Similarly, women who do make their main identity in life being the partner of someone or the nurturer of children, who don’t have the mental energy, capacity or access to another role deserve out sisterhood not our contempt. Wives are valid, girlfriends are valid, messy emotional humans who just want to connect are at least as valid as hardened individuals, if not more so. For this reason I stuck to that lovely, romantic reading from the Song of Songs. We don’t need to dismiss the romantic and the affectionate in people’s experiences or desires.
I am left wanting to talk back to these men who have decided she was a sinner, or a sex-worker, or a wife; And while rolling my eyes that good women always have to be mothers or wives and bad women are always sexualised; I don’t want to close off these meanings for Mary Magdalene either. I find the texts that comprise the gospels imperfect and full of human error but they have one really great strength in my opinion and that is the slipperiness of categories, the vagueness of labels within them. Was Mary the same woman who anointed Jesus’ feet? Probably not but let’s talk about both these women! Was Mary the beloved disciple or was that John? Which reading is liberating, probably either can be depending what you need liberating from!
If we look at the apocryphal gospels where Jesus turned Mary Magdalene into a trans-man and commissioned him to lead, that also can be liberative (or it can be used to reify painful stereotypes that only men can lead…but we should not use it that way). So the very gaps and silences in the gospel lead me to question, lead me to find many possible Marys. The mis-readings by a patriarchal tradition demand two layers of answer. Firstly, if you are going to label her, I will argue that she is not necessarily who and what you say she is. Secondly, even if she fits any of these categories, that does not diminish her worthiness or her importance.
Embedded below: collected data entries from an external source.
<file path="src/rtl/driver_dispensador_pkg.sv">
// Shared definitions for the dispenser output driver: state encodings, the upstream
// dispenser FSM encodings and the default board timing constants.
package driver_dispensador_pkg;

  typedef enum logic [1:0] {
    OCIOSO    = 2'b00,
    BOMBEANDO = 2'b01,
    PAUSA     = 2'b10,
    ALARME    = 2'b11
  } drv_estado_e;

  // Encodings of the upstream dispenser FSM that produces AD/A. The prefix keeps
  // its alarm literal distinct from the driver's own ALARME state.
  typedef enum logic [1:0] {
    FSM_ESPERAR = 2'b00,
    FSM_ALARME  = 2'b01,
    FSM_ACIONAR = 2'b10
  } fsm_estado_e;

  localparam int T_BOMBA_PADRAO = 50_000_000;
  localparam int T_PAUSA_PADRAO = 25_000_000;
  localparam int T_PISCA_PADRAO = 12_500_000;
  localparam int CW_PADRAO      = 26;

  localparam logic [7:0] DOSES_MAX = 8'd255;

  function automatic logic [7:0] incr_sat(input logic [7:0] v);
    if (v == DOSES_MAX) begin
      return v;
    end
    return v + 8'd1;
  endfunction

endpackage

</file>
<file path="src/rtl/driver_dispensador_temporizador_carga.sv">
// Loadable down-counter with zero flag; one instance is time-shared by the pump,
// pause and blink phases of the driver.
module temporizador_carga #(
  parameter int CW = 26
) (
  input  logic          clk,
  input  logic          reset,
  input  logic          carga,
  input  logic          habilita,
  input  logic [CW-1:0] valor,
  output logic          zero
);

  logic [CW-1:0] contagem_q;
  logic [CW-1:0] contagem_d;

  always_comb begin
    contagem_d = contagem_q;
    if (carga) begin
      contagem_d = valor;
    end else if (habilita && (contagem_q != '0)) begin
      contagem_d = contagem_q - {{(CW-1){1'b0}}, 1'b1};
    end
  end

  always_ff @(posedge clk or negedge reset) begin
    if (!reset) begin
      contagem_q <= '0;
    end else begin
      contagem_q <= contagem_d;
    end
  end

  assign zero = (contagem_q == '0);

endmodule

</file>
<file path="src/rtl/driver_dispensador.sv">
// Output driver for the dispenser: fixed-length pump pulse with post-dose lockout,
// latched blinking alarm, and a saturating dose counter.
module driver_dispensador
  import driver_dispensador_pkg::*;
#(
  parameter int T_BOMBA = T_BOMBA_PADRAO,
  parameter int T_PAUSA = T_PAUSA_PADRAO,
  parameter int T_PISCA = T_PISCA_PADRAO,
  parameter int CW      = CW_PADRAO
) (
  input  logic       clk,
  input  logic       reset,
  input  logic       AD,
  input  logic       A,
  output logic       BOMBA,
  output logic       LED_ALARME,
  output logic       SOM,
  output logic       OCUPADO,
  output logic [7:0] DOSES
);

  localparam logic [CW-1:0] CARGA_BOMBA = CW'(T_BOMBA - 1);
  localparam logic [CW-1:0] CARGA_PAUSA = CW'(T_PAUSA - 1);
  localparam logic [CW-1:0] CARGA_PISCA = CW'(T_PISCA - 1);

  drv_estado_e estado_q, estado_d;
  logic        armado_q, armado_d;
  logic        bomba_q, bomba_d;
  logic        led_q, led_d;
  logic        som_q, som_d;
  logic        ocupado_q, ocupado_d;
  logic [7:0]  doses_q, doses_d;

  logic          tmr_carga;
  logic          tmr_habilita;
  logic [CW-1:0] tmr_valor;
  logic          tmr_zero;

  temporizador_carga #(
    .CW(CW)
  ) u_temporizador (
    .clk      (clk),
    .reset    (reset),
    .carga    (tmr_carga),
    .habilita (tmr_habilita),
    .valor    (tmr_valor),
    .zero     (tmr_zero)
  );

  // Next state, timer control and dose counting. A is checked first everywhere so
  // an alarm always wins over a pending or running dose.
  always_comb begin
    estado_d     = estado_q;
    armado_d     = armado_q | ~AD;
    doses_d      = doses_q;
    tmr_carga    = 1'b0;
    tmr_habilita = 1'b0;
    tmr_valor    = '0;

    case (estado_q)
      OCIOSO: begin
        if (A) begin
          estado_d  = ALARME;
          tmr_carga = 1'b1;
          tmr_valor = CARGA_PISCA;
        end else if (AD && armado_q) begin
          estado_d  = BOMBEANDO;
          tmr_carga = 1'b1;
          tmr_valor = CARGA_BOMBA;
          armado_d  = 1'b0;
        end
      end
      BOMBEANDO: begin
        if (A) begin
          estado_d  = ALARME;
          tmr_carga = 1'b1;
          tmr_valor = CARGA_PISCA;
        end else if (tmr_zero) begin
          estado_d  = PAUSA;
          tmr_carga = 1'b1;
          tmr_valor = CARGA_PAUSA;
          doses_d   = incr_sat(doses_q);
        end else begin
          tmr_habilita = 1'b1;
        end
      end
      PAUSA: begin
        if (A) begin
          estado_d  = ALARME;
          tmr_carga = 1'b1;
          tmr_valor = CARGA_PISCA;
        end else if (tmr_zero) begin
          estado_d = OCIOSO;
        end else begin
          tmr_habilita = 1'b1;
        end
      end
      ALARME: begin
        if (tmr_zero) begin
          tmr_carga = 1'b1;
          tmr_valor = CARGA_PISCA;
        end else begin
          tmr_habilita = 1'b1;
        end
      end
      default: begin
        estado_d = OCIOSO;
      end
    endcase
  end

  // Outputs are decoded from the next state so they move on the same edge as it.
  always_comb begin
    bomba_d   = (estado_d == BOMBEANDO);
    som_d     = (estado_d == ALARME);
    ocupado_d = (estado_d == BOMBEANDO) || (estado_d == PAUSA);
    led_d     = 1'b0;
    if (estado_d == ALARME) begin
      if (estado_q != ALARME) begin
        led_d = 1'b1;
      end else if (tmr_zero) begin
        led_d = ~led_q;
      end else begin
        led_d = led_q;
      end
    end
  end

  always_ff @(posedge clk or negedge reset) begin
    if (!reset) begin
      estado_q  <= OCIOSO;
      armado_q  <= 1'b0;
      bomba_q   <= 1'b0;
      led_q     <= 1'b0;
      som_q     <= 1'b0;
      ocupado_q <= 1'b0;
      doses_q   <= 8'd0;
    end else begin
      estado_q  <= estado_d;
      armado_q  <= armado_d;
      bomba_q   <= bomba_d;
      led_q     <= led_d;
      som_q     <= som_d;
      ocupado_q <= ocupado_d;
      doses_q   <= doses_d;
    end
  end

  assign BOMBA      = bomba_q;
  assign LED_ALARME = led_q;
  assign SOM        = som_q;
  assign OCUPADO    = ocupado_q;
  assign DOSES      = doses_q;

endmodule

</file>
I am left with a multiplicity of Marys a proliferation of Marys and since Mary means rebel, the rebels are proliferating.
I return with this idea to today’s gospel and immediately it bears fruit. “The twelve” here are the tip of the iceberg. Some women were there too (on some level we knew that). Now we go back and reread other stories where women are not mentioned and wonder them back into the frame, what were they doing when they were ignored? Mary. Joanna. Susanna and many others!
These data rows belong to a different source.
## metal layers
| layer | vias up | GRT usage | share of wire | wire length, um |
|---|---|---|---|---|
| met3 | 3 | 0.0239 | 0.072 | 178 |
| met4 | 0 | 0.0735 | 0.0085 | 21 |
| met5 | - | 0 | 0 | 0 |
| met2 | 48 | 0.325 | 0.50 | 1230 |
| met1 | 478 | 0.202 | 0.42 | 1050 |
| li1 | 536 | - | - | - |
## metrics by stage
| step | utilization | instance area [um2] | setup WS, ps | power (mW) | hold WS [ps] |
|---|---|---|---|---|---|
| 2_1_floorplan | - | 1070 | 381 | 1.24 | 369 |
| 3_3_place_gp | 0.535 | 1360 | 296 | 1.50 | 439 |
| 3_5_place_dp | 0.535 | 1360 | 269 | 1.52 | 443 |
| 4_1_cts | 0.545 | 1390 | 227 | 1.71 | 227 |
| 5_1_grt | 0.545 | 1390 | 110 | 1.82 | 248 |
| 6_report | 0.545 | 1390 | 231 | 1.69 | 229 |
## config.mk

```make
export PLATFORM = sky130hd
export DESIGN_NAME = renas_mem_write_buffer_flat
export DESIGN_NICKNAME = d
export VERILOG_FILES = /design/src/rtl/renas_package.sv /design/src/rtl/renas_mem_write_buffer_if.sv /design/src/rtl/renas_wb_lookup.sv /design/src/rtl/renas_mem_write_buffer.sv /design/src/flat_wrapper.sv
export SDC_FILE = /design/constraint.sdc
export NUM_CORES = 1
export LEC_CHECK = 0
export ABC_AREA = 1
export ABC_CLOCK_PERIOD_IN_PS = 9200
export CAP_MARGIN = 0
export CELL_PAD_IN_SITES_DETAIL_PLACEMENT = 2
export CELL_PAD_IN_SITES_GLOBAL_PLACEMENT = 2
export CORE_MARGIN = 5
export CORE_UTILIZATION = 34
export DETAILED_ROUTE_END_ITERATION = 8
export GPL_TIMING_DRIVEN = 0
export PLACE_DENSITY_LB_ADDON = 0.1
export RECOVER_POWER = 100
export SLEW_MARGIN = 20
export SYNTH_ARGS = -nofsm -noshare
export SYNTH_HDL_FRONTEND = slang
export SYNTH_SLANG_ARGS = --single-unit
```

## constraint.sdc

```tcl
create_clock -name clk_l2 -period 9.2 [get_ports clk_l2]
set_input_delay 1.84 -clock clk_l2 [delete_from_list [all_inputs] [get_ports clk_l2]]
set_output_delay 1.84 -clock clk_l2 [all_outputs]
set_load 0.05 [all_outputs]
```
The many others remind me of my favourite interpretation of the “beloved disciple” in the gospel of John (I don’t remember where I heard this interpretation)” It was proposed that the name was intentionally left blank to draw the reader in to the story. The beloved was you. It was me. All the disciples. All the women. Mary, Joanna, Susanna and all our mothers, all our sisters and all the women who had a vocation but were passed over by the patriarchal church. They broke bread with Jesus- fed him, homed him, listened to him, debated with him and cried over him at the crucifixion. To reclaim Mary we should reclaim every disinherited, erased or demonised woman. And regardless of gender, each of us could also reclaim our own capacity to be emotionally present in the ups and downs of life, to connect with affection and loyalty to another human being, to express appropriate emotion.
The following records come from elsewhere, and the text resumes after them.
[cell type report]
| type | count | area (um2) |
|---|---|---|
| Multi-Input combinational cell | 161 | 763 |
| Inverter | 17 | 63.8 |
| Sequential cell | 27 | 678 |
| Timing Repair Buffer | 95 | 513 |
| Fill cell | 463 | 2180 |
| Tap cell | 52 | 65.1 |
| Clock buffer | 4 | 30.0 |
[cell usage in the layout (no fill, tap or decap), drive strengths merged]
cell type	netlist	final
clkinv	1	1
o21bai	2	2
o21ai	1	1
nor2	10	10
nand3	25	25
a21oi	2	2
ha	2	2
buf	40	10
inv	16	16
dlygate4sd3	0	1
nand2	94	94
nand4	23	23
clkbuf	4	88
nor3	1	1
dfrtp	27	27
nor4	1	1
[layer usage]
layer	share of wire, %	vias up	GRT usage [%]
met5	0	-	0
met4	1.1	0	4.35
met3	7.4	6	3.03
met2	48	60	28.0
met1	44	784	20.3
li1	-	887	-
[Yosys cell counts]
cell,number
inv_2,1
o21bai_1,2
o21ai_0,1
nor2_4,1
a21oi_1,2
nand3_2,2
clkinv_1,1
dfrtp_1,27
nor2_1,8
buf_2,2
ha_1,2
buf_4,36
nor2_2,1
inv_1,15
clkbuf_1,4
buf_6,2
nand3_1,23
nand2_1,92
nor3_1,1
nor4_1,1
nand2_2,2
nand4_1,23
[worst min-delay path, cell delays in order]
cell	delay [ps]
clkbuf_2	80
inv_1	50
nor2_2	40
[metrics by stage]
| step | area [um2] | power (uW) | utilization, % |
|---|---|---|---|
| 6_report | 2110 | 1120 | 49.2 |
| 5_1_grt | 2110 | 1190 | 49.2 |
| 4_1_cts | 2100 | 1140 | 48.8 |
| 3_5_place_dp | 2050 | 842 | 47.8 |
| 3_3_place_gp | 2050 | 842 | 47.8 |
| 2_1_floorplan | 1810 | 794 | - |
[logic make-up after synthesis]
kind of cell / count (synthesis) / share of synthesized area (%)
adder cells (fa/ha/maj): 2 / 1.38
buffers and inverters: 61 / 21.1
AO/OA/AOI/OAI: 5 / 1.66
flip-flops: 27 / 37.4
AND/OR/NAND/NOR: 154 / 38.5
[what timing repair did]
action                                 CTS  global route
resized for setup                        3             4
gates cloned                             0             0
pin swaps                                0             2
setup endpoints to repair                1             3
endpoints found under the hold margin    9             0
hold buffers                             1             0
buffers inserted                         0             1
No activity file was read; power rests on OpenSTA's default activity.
With the feminist biblical scholars who have gleaned what we have for us, we reclaim our sister Grief, her daughter Anger. We welcome our mothers Joy and Laughter and acknowledge in ourselves the need to be seen and listened to. Let us sit for a moment with the emotions and contradictions of Mary Magdalene and other women disciples. Let us find such contradictions, tangles and loyalty also in our own selves and each other.